[Work task] Copy nothing from the entries below except the lines from the one containing "cts_made_buffers 38 \" through the one containing "maxSlewHeadroom_pct 25.51 \", and copy those exactly.

[Entries provided]
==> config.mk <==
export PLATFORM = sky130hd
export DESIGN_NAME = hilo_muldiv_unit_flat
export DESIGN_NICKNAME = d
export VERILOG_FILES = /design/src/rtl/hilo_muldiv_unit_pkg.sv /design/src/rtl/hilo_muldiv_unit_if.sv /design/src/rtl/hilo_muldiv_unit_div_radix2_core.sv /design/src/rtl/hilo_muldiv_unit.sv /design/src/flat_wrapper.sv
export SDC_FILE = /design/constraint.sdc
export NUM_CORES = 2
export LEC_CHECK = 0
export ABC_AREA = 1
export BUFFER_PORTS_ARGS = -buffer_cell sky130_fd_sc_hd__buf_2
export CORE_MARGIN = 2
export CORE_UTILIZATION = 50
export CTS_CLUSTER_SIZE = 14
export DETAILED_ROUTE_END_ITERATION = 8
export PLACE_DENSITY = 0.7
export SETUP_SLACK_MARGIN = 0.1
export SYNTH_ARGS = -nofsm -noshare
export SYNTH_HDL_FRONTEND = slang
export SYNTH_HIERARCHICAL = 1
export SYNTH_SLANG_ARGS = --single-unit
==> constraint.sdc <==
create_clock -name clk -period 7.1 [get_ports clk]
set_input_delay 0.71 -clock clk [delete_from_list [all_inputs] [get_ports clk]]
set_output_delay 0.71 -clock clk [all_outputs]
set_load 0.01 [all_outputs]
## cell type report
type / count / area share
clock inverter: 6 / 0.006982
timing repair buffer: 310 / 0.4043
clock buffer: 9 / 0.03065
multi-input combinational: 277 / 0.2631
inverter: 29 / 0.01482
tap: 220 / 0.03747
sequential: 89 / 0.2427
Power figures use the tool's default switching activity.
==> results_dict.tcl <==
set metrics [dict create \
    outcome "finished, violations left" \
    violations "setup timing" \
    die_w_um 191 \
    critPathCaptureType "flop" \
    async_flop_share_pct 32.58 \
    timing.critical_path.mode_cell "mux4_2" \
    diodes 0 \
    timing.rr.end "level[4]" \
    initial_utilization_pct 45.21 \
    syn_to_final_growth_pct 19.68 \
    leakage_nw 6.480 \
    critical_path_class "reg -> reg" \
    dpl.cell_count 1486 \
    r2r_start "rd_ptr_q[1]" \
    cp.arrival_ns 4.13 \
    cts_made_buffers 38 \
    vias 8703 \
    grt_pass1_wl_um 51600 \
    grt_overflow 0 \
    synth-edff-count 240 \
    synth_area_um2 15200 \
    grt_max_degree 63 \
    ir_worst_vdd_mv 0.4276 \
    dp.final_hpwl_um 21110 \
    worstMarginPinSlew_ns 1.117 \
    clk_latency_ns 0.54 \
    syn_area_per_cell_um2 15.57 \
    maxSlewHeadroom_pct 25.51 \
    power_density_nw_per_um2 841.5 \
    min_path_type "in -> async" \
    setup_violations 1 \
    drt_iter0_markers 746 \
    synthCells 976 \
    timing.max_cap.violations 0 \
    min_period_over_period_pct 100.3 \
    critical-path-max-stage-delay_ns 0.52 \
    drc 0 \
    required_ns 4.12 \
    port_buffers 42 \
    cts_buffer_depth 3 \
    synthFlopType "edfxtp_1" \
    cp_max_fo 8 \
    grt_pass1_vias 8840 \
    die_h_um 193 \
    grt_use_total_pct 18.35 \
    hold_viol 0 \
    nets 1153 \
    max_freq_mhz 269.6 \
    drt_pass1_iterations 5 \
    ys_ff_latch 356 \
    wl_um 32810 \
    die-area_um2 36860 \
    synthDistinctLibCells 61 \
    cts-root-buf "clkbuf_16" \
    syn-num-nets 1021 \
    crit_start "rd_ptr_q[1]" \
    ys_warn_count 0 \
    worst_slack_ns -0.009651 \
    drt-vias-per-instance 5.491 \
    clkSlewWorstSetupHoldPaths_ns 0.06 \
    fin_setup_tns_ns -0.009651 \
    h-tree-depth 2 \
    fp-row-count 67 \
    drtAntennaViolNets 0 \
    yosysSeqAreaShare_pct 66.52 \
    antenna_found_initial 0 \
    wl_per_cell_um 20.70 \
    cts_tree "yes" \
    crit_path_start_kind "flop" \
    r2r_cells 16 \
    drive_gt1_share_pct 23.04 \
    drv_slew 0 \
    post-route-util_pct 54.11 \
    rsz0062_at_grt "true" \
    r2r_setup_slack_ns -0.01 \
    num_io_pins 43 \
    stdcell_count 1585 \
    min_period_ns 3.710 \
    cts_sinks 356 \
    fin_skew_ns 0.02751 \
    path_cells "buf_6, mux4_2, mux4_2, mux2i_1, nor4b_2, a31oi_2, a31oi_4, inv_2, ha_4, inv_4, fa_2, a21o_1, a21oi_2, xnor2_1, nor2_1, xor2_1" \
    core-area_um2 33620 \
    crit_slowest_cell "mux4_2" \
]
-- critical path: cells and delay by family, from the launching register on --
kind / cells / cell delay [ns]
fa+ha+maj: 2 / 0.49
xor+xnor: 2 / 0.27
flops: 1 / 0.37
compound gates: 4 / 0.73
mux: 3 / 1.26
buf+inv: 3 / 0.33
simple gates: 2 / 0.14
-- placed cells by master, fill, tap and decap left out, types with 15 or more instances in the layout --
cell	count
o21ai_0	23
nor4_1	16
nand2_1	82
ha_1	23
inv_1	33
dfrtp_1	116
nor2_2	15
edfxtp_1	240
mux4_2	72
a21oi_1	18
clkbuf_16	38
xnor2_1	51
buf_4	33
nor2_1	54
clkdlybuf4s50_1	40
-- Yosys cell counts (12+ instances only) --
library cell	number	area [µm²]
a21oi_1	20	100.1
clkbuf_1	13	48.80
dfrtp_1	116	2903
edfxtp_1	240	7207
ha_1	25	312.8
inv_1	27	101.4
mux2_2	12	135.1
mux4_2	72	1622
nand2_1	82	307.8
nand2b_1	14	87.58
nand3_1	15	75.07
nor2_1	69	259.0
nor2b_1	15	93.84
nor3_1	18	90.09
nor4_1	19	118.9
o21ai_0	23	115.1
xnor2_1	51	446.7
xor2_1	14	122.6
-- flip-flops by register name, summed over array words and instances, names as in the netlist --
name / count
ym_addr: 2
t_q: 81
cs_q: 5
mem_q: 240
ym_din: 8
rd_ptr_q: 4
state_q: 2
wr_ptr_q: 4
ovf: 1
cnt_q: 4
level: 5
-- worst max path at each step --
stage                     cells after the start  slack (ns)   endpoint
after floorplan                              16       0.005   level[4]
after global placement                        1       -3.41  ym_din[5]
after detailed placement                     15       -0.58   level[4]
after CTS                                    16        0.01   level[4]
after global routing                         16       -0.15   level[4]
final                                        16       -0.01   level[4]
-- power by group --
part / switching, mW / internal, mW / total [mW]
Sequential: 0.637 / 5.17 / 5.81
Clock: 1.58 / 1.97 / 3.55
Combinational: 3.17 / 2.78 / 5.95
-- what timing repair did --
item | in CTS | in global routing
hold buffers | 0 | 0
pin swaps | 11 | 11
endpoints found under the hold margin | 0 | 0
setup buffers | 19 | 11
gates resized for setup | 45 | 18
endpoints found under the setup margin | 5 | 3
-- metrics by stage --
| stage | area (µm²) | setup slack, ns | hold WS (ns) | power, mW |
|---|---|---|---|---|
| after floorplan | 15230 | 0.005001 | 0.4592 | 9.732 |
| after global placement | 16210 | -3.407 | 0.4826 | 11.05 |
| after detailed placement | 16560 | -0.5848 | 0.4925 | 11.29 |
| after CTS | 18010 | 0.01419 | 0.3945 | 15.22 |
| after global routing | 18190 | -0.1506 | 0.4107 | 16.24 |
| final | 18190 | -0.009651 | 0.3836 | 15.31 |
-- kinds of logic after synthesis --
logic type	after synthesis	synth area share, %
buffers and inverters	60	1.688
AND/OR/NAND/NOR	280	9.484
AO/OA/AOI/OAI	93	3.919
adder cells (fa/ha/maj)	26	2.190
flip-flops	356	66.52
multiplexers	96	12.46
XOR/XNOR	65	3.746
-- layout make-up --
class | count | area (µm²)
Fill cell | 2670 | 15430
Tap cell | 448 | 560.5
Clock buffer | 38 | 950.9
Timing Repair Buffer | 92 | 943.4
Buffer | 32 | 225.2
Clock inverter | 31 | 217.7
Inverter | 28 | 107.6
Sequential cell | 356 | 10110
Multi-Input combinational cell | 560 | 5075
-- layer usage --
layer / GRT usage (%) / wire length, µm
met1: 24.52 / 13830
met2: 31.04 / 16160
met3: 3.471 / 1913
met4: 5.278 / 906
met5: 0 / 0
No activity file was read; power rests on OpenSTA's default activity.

[Output of the task]
    cts_made_buffers 38 \
    vias 8703 \
    grt_pass1_wl_um 51600 \
    grt_overflow 0 \
    synth-edff-count 240 \
    synth_area_um2 15200 \
    grt_max_degree 63 \
    ir_worst_vdd_mv 0.4276 \
    dp.final_hpwl_um 21110 \
    worstMarginPinSlew_ns 1.117 \
    clk_latency_ns 0.54 \
    syn_area_per_cell_um2 15.57 \
    maxSlewHeadroom_pct 25.51 \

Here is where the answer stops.